Task input:
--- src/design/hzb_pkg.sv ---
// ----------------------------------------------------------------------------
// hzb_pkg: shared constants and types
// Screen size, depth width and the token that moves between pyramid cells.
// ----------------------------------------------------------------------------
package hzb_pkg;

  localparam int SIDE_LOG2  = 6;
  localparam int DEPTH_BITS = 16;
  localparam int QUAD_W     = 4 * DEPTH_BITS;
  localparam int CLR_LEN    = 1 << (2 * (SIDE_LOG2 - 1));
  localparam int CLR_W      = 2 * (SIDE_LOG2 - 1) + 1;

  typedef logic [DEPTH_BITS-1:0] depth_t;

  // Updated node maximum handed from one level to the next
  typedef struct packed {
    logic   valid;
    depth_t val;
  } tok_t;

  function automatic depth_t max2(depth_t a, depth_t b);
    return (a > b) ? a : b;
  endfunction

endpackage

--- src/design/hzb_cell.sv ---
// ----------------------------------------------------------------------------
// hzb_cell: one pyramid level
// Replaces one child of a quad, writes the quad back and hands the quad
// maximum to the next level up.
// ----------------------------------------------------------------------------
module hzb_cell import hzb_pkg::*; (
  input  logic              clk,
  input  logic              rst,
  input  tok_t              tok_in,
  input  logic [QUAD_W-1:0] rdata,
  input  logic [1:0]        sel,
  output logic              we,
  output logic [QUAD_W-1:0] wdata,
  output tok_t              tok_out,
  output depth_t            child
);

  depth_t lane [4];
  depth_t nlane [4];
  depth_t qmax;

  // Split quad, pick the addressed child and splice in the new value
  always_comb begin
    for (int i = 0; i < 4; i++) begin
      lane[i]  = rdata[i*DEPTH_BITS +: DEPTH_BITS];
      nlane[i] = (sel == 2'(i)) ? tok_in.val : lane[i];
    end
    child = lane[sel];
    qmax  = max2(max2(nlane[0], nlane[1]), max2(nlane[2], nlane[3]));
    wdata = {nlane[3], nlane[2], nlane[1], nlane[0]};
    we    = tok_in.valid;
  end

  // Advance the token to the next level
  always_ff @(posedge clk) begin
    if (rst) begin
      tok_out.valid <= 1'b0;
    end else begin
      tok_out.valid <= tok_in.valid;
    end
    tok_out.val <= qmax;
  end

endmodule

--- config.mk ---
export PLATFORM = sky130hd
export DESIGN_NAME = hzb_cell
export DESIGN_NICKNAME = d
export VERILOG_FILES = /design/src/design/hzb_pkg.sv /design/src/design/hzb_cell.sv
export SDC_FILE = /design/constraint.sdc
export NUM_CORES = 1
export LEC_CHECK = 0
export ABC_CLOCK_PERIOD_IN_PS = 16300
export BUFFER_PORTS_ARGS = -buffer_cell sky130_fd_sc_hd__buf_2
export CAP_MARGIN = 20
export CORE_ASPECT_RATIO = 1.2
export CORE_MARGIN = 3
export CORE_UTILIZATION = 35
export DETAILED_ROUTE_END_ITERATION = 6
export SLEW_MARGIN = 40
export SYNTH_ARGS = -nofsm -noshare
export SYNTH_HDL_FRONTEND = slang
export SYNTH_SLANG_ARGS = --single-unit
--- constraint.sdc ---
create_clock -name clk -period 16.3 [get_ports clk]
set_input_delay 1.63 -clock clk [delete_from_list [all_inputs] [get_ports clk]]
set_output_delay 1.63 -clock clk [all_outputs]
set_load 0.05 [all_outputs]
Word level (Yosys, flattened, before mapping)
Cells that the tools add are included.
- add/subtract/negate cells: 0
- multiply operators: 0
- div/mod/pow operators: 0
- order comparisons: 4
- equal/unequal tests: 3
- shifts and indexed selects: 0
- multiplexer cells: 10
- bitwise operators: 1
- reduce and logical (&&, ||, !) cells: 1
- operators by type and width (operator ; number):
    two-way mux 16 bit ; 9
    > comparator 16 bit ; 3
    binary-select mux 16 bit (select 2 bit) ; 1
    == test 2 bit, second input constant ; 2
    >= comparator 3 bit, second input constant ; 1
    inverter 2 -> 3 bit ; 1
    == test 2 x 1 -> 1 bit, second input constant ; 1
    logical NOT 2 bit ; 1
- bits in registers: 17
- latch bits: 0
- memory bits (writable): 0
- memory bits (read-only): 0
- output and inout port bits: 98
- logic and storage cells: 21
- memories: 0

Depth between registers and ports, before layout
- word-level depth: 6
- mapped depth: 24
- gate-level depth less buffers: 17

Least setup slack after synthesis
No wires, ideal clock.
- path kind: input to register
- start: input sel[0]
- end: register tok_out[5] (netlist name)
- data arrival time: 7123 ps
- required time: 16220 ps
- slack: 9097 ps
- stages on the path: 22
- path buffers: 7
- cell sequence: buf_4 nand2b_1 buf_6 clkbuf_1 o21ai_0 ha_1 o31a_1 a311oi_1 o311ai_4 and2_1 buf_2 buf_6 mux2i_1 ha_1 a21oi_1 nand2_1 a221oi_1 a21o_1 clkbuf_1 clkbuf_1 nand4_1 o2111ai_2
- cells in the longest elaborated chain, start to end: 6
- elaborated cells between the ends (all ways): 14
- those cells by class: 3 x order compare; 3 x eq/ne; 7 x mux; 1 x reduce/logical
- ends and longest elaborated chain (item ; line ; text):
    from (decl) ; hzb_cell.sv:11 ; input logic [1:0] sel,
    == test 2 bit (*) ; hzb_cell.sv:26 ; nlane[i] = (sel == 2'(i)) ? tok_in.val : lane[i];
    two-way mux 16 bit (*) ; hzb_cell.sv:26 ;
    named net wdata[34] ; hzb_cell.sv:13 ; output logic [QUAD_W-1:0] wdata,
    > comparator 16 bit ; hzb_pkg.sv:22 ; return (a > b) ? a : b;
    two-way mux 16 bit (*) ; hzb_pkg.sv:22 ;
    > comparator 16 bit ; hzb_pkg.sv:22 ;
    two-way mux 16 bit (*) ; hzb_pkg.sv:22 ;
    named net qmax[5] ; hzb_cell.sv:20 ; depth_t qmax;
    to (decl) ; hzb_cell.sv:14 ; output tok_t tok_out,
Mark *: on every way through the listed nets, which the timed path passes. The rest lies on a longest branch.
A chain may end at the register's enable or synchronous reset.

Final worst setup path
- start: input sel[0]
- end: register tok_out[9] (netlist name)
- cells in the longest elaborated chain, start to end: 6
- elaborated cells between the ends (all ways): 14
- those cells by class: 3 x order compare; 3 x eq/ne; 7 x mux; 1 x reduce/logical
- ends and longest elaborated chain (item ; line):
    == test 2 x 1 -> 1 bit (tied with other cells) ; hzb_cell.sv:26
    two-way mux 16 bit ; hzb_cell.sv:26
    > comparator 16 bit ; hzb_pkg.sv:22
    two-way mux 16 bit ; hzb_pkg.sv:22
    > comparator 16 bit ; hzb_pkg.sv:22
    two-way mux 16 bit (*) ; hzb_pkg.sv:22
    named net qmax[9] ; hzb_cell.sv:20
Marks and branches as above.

...

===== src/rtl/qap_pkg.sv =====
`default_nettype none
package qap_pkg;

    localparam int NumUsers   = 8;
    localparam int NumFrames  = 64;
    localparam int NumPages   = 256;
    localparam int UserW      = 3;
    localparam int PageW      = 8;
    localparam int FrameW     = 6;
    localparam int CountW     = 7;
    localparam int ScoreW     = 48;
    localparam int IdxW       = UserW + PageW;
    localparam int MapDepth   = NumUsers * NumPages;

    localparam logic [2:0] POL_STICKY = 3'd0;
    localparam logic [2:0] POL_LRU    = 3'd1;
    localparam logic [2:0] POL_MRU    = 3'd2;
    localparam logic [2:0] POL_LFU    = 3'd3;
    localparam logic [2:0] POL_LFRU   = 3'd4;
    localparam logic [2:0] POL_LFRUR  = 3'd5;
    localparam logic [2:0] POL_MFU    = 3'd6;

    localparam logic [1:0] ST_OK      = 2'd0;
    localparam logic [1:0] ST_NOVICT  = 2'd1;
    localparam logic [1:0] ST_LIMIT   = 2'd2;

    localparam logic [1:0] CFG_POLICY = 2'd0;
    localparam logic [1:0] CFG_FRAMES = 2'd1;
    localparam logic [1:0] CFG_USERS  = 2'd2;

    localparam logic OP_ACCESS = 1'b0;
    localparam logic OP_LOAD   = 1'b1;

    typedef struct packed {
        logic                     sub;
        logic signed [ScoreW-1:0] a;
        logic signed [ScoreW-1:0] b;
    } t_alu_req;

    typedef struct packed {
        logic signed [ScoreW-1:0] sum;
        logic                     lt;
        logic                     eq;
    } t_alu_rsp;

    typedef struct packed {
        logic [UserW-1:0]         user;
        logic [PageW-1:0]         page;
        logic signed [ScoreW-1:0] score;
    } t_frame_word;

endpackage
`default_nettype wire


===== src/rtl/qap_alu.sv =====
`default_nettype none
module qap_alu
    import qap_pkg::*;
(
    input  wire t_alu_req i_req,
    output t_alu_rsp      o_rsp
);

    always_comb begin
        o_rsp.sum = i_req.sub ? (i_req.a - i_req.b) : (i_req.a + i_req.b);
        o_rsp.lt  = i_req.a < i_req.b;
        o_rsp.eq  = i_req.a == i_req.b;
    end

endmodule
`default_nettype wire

Brief:
In the listing above, find the line containing "two-way mux 16 bit ; hzb_cell.sv:26" and the line containing "Marks and branches as above.", then retype both and every line between them exactly, with nothing else.

Answer section:
    two-way mux 16 bit ; hzb_cell.sv:26
    > comparator 16 bit ; hzb_pkg.sv:22
    two-way mux 16 bit ; hzb_pkg.sv:22
    > comparator 16 bit ; hzb_pkg.sv:22
    two-way mux 16 bit (*) ; hzb_pkg.sv:22
    named net qmax[9] ; hzb_cell.sv:20
Marks and branches as above.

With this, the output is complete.